There is a phenomena called neutrinos. Super elusive (hmm - illusive?) particles affected by almost nothing. If we did have neutrino sight instead of light then… the Earth would be nearly transparent and the sky would be filled with flash of light lasting several seconds. Turns out supernovae put out MUCH more energy in neutrinos than they do in light. Supernova generally match the total visual output of a galaxy, but since we don't see many galaxies in the sky every night we don't notice this much. But since supernovae put out MUCH more energy in neutrinos then we really would see them going off in all the galaxies - in all directions, like camera flashes in a sports stadium or concert. On the other hand regular stars would be dim - even the sun. While brighter than the background it would still be a fairly tiny moving spot in the sky - we'd be seeing the fusion reaction core of the sun - not the photosphere, against the background haze of neutrinos released in the Big Bang. But there's no clouds, hardly an Earth at all, no solar eclipses; you'd never see your spouse or parents or children.

And yet through science we can reconcile these world views. Because we know something of how neutrinos and sonar works I can describe this to you.

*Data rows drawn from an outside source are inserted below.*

[config.mk]
export PLATFORM = sky130hd
export DESIGN_NAME = lsdh_bin_ram
export DESIGN_NICKNAME = d
export VERILOG_FILES = /design/src/rtl/lsdh_pkg.sv /design/src/rtl/lsdh_bin_ram.sv
export SDC_FILE = /design/constraint.sdc
export NUM_CORES = 2
export LEC_CHECK = 0
export BUFFER_PORTS_ARGS = -buffer_cell sky130_fd_sc_hd__buf_2
export CAP_MARGIN = 20
export CORE_MARGIN = 2
export CORE_UTILIZATION = 52
export CTS_BUF_LIST = sky130_fd_sc_hd__clkbuf_2
export DETAILED_ROUTE_END_ITERATION = 8
export GPL_TIMING_DRIVEN = 0
export HOLD_SLACK_MARGIN = 0.06
export PLACE_DENSITY_LB_ADDON = 0.3
export SETUP_SLACK_MARGIN = 0.2
export SYNTH_ARGS = -nofsm -noshare
export SYNTH_HDL_FRONTEND = slang
export SYNTH_SLANG_ARGS = --single-unit
[constraint.sdc]
create_clock -name clk -period 1.4 [get_ports clk]
set_input_delay 0.21 -clock clk [delete_from_list [all_inputs] [get_ports clk]]
set_output_delay 0.21 -clock clk [all_outputs]
set_load 0.01 [all_outputs]
[src/rtl/lsdh_pkg.sv]
package lsdh_pkg;

	localparam int BIN_COUNT = 64;
	localparam int BIN_W = (BIN_COUNT > 1) ? $clog2(BIN_COUNT) : 1;
	localparam int OUT_IDX_W = 6;
	localparam int DATA_W = 64;
	localparam int HALF_W = DATA_W / 2;
	localparam int LEN_W = 7;
	localparam int CMP_W = 8;
	localparam int PADDR_W = 3;
	localparam int PDATA_W = 32;

	// register indexes, decoded from paddr[2]
	localparam logic REG_DYN_RANGE = 1'b0;
	localparam logic REG_HIST_EN = 1'b1;

	localparam logic ACT_RECORD = 1'b0;
	localparam logic ACT_READ = 1'b1;

	typedef enum logic [2:0] {
		ST_IDLE,
		ST_PREP,
		ST_MUL,
		ST_LZ1,
		ST_LZ2,
		ST_RD,
		ST_WB
	} state_t;

	typedef struct packed {
		logic done;
		logic ovf;
	} mul_stat_t;

	function automatic logic [3:0] byte_bitlen(input logic [7:0] b);
		logic [3:0] n;
		n = 4'd0;
		for (int i = 0; i < 8; i++) begin
			if (b[i]) n = 4'(i + 1);
		end
		return n;
	endfunction

endpackage

[src/rtl/lsdh_bin_ram.sv]
module lsdh_bin_ram (
	input  logic                          clk,
	input  logic                          arst_n,
	input  logic [lsdh_pkg::BIN_W-1:0]    rd_addr,
	output logic [lsdh_pkg::DATA_W-1:0]   rd_data,
	input  logic                          we,
	input  logic [lsdh_pkg::BIN_W-1:0]    wr_addr,
	input  logic [lsdh_pkg::DATA_W-1:0]   wr_data
);

	logic [lsdh_pkg::DATA_W-1:0]    mem [lsdh_pkg::BIN_COUNT];
	logic [lsdh_pkg::BIN_COUNT-1:0] valid_q;
	logic [lsdh_pkg::DATA_W-1:0]    rdata_q;
	logic                           rvalid_q;

	always_ff @(posedge clk) begin
		if (we) mem[wr_addr] <= wr_data;
		rdata_q <= mem[rd_addr];
	end

	// a bin never written reads as zero
	always_ff @(posedge clk or negedge arst_n) begin
		if (!arst_n) begin
			valid_q <= '0;
			rvalid_q <= 1'b0;
		end else begin
			rvalid_q <= valid_q[rd_addr];
			if (we) valid_q[wr_addr] <= 1'b1;
		end
	end

	assign rd_data = rvalid_q ? rdata_q : '0;

endmodule

==> results.txt <==
Status - finished, violations left
Failing checks - hold timing, setup timing
Grt met2 use - 0.460
Delay-heaviest family, CP - buffers and inverters
IO Port Bufs - 134
Async SR Flop Fraction - 0.0154
Setup slack after layout - -2170 ps
Post-synth top flop - edfxtp_1
Synth-to-layout area growth - 18.2%
Commonest cells in the netlist - 4096 x edfxtp_1, 1040 x mux4_2, 260 x a22oi_1
Tot Pwr - 238 mW
Met3 Usage GRT - 0.0883
Total routed wirelength - 474 mm
Average wire per standard cell - 35.7 um
DIE HEIGHT - 556 um
Type of the worst min-delay path - in -> reg
Share of post-route cells with drive strength above 1 - 0.410
Clk sinks - 4225
Placed Area - 170000 um^2
Vias in the first global route - 86062
Top-count cell post-synth - edfxtp_1
Final setup TNS - -358250 ps
Crit share post-route - 2.55
CP startpoint kind - register
Cell taking the most area after synthesis - edfxtp_1
Synth Area in XOR/XNOR - 0
Die width - 556 um
Clk slew on worst S/H paths - 110 ps
Vias post-DR - 85497
Post-Synth Adder-Cell Area - 0
Initial antenna violation count - 15
CTS tree - yes
CTS Buf Count - 965
Clock Latency Late Sink - 2350 ps
Post-synth cell types - 32
Core region area - 303000 um^2
Final hold vios - 1661
Routed Antenna Nets - 0
Fmax - 0.280 GHz
Io pins - 143
FF+latch count, synth - 4225
CP max FO - 9
GRT overflow - 0
CP Buf/Inv Count - 4
Yosys warns - 0
Fin crit period - 3570 ps
Layout Nets - 8562
Synth area leaders - edfxtp_1 78%, mux4_2 15%, a22oi_1 1.2%
Worst EP required - 1190 ps
Max Cap Viol - 0
Compound-cell area share of the yosys netlist - 0.0265
Post-synth EDFFs - 4096
Largest family of logic cells by synthesized area - multiplexers
Setup-failing EPs final - 878
Rel. slew slack - 0.224
Routability Congestion - 0.868
Cell count after synthesis - 6749
RSZ-0062 raised after global routing - true
Met1 Track Usage GR - 0.406
# DRC - 0
First-pass iteration count of the detailed router - 7
Initial DRC count - 12901
Register area share after synthesis - 0.794
Clk buf depth - 4
Post-Synth Simple-Gate Area - 0.0144
Post-route cell area - 188000 um^2
VDD IR-drop max - 758 uV
Initial Util - 0.523
Syn_area_per_cell - 23.5 um^2
Die area - 310000 um^2
Via count normalized by instance count - 6.45
Mapped Area - 159000 um^2
Dpl hpwl - 306 mm
H-tree Lvls - 6
Syn Nets - 6828
Critical path endpoint category - primary output
Reg-to-reg setup timing slack - -540 ps
Clock root buffer - clkbuf_2
Cell Pwr Density - 1270 nW/um^2
Mux cell area share after synthesis - 0.153
Measured slew at the worst slew-check pin - 1160 ps
Arr. time, crit path - 3360 ps
Crit path cell chain - clkbuf_16 -> buf_4 -> buf_16 -> and2_4 -> buf_2
Layout Cells excl Fill - 13265
Critical Path Slowest Stage Cell - dfrtp_1
Leakage - 60.8 nW
Slew Viols, Final - 0
Total track usage - 0.305
Critical setup path kind - reg -> out
Synth top area share - 0.775
Clock Skews - 263 ps
Largest net degree at the start of global routing - 66
First-pass GRT wire length - 652 mm
CP peak stage delay - 400 ps
Placed cells - 11096
Num rows - 202
Gr busiest metal - met2
Hold slack - -632 ps
[cells in the final DEF, fill, tap and decap left out, types with 66 or more instances in the layout]
master and instances:
edfxtp_1 4096, clkbuf_2 1446, mux4_2 1040, dlygate4sd3_1 284, clkinv_1 253, buf_12 202, a22oi_1 201, buf_2 172
clkbuf_1 152, buf_4 87, buf_16 80, nand3_1 74, buf_6 68, or2_2 66
[worst register-to-register path: stages, from the launching register on]
cell      delay, ps
edfxtp_1        380
mux4_2          510
mux2i_4         230
o22ai_4         160
o21ai_4         260
a31oi_1          60
[layout make-up]
| type | count | area (um^2) |
|---|---|---|
| inverters | 1 | 3.75 |
| clock inverters | 340 | 1960 |
| repair buffers | 767 | 10800 |
| fillers | 20645 | 116000 |
| flip-flops and latches | 4225 | 126000 |
| diodes | 17 | 42.5 |
| multi-input cells | 2132 | 34600 |
| well taps | 3978 | 4980 |
| clock buffers | 1414 | 7080 |
| plain buffers | 391 | 2240 |
[kinds of logic (layout without fill, tap and decap cells)]
| logic type | after synthesis | count (layout) |
|---|---|---|
| AOI/OAI and AO/OA | 585 | 585 |
| and+or+nand+nor | 419 | 419 |
| muxes | 1128 | 1128 |
| DFF | 4225 | 4225 |
| other | 0 | 17 |
| buffers and inverters | 392 | 2913 |
[registers in the layout, summed over array words and instances, names as in the netlist]
| register | count |
|---|---|
| mem | 4096 |
| rdata_q | 64 |
| valid_q | 64 |
| rvalid_q | 1 |
[path summary, 6_finish.rpt]
kind                        startpoint          end  cells after the start
min reg2reg                valid_q[30]  valid_q[30]                      1
min                                 we   mem[1][52]                      4
max in group asynchronous       arst_n  valid_q[16]                      7
max                           rvalid_q  rd_data[52]                      5
max reg2reg                mem[61][43]  rdata_q[43]                      5
min in group asynchronous       arst_n  valid_q[33]                      7
[routing by layer]
metal,up-vias,wire [um]
li1,33294,-
met1,44380,163000
met2,6813,219000
met3,1004,64900
met4,6,27100
met5,-,47
[per-stage QoR]
| step | utilization | worst slack [ps] | hold WS (ps) |
|---|---|---|---|
| 2_1_floorplan | - | -1460 | -85.6 |
| 3_3_place_gp | 0.544 | -3720 | 445 |
| 3_5_place_dp | 0.560 | -3350 | 358 |
| 4_1_cts | 0.614 | -2420 | -1540 |
| 5_1_grt | 0.618 | -2260 | -625 |
| 6_report | 0.618 | -2170 | -632 |
[power by group]
part           internal [mW]  leakage (nW)  switching [mW]  total (mW)
sequential               140          38.2           0.477         140
combinational           7.27          15.8            10.9        18.1
clock                   29.5          6.78            49.8        79.3
total                    177          60.8            61.1         238
[timing repair]
action,in CTS,in global routing
resized for setup,646,195
pin swaps,156,78
endpoints found under the setup margin,129,3627
hold buffers,329,24
endpoints found under the hold margin,8386,4225
cloned,0,1
setup buffers,4,38
Power figures use the tool's default switching activity.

Alittle bigger bend is to consider interdimensional perception. Eyes allow us to see in three dimensions and frankly potentially across the entire universe. But work in another dimension and it's very limiting. As a working frame to use for your imagination, consider Flatland, a book from 1884. The world is 2 dimensional - what we would call a surface. And then you have a 3d interaction with the 2d world. Your finger touches the surface so a flatlander sees a spot appear - it gets bigger without being filled in from it's edges. A 3-der can pick up a 2der and move it to another place on the surface and from it's pov it didn't travel anywhere in between - the world kind of squeezed and distorted and got distant and then jumped into view from another direction and unsqueezed back - kind of like at sections of this Star Trek NG Episode. But you can extrapolate in a 4d world to us 3ders too. There was a conference of a 4d world where a paper was presented "Navigation in 4D Virtual Environments ". I quote:

In a first experiment, we tested whether people can learn to move efficiently from one location to some remote location in a rich, immersive 4D VE (Virtual Environment.) All participants in this experiment improved their search and navigation skills dramatically. Yet it was clear that they used landmarks to select efficient routes, a navigation technique common in the real world (“turn left at the Shell station”), rather than some high-dimensional map of the environment. In a second experiment, we used non-immersive, maze-like VEs to test whether people can learn to point towards an unseen, remote location in 4D space and to estimate its straight-line distance. Ability to perform such tasks is often taken as evidence, when working in 2D and 3D environments, for use of a more global, map-like representation of space. Results depended on the individual participants. While all improved their performance in what are initially extremely difficult tasks, at the end of training only some were able to point immediately and accurately towards a remote location. Interestingly, certain participants in these experiments, particularly the first, immersive one, reported a strong feeling , when walking about afterwards, that the real world was but a 3D cross-section of a 4D one and that they should have been able to move their bodies to explore the missing dimension.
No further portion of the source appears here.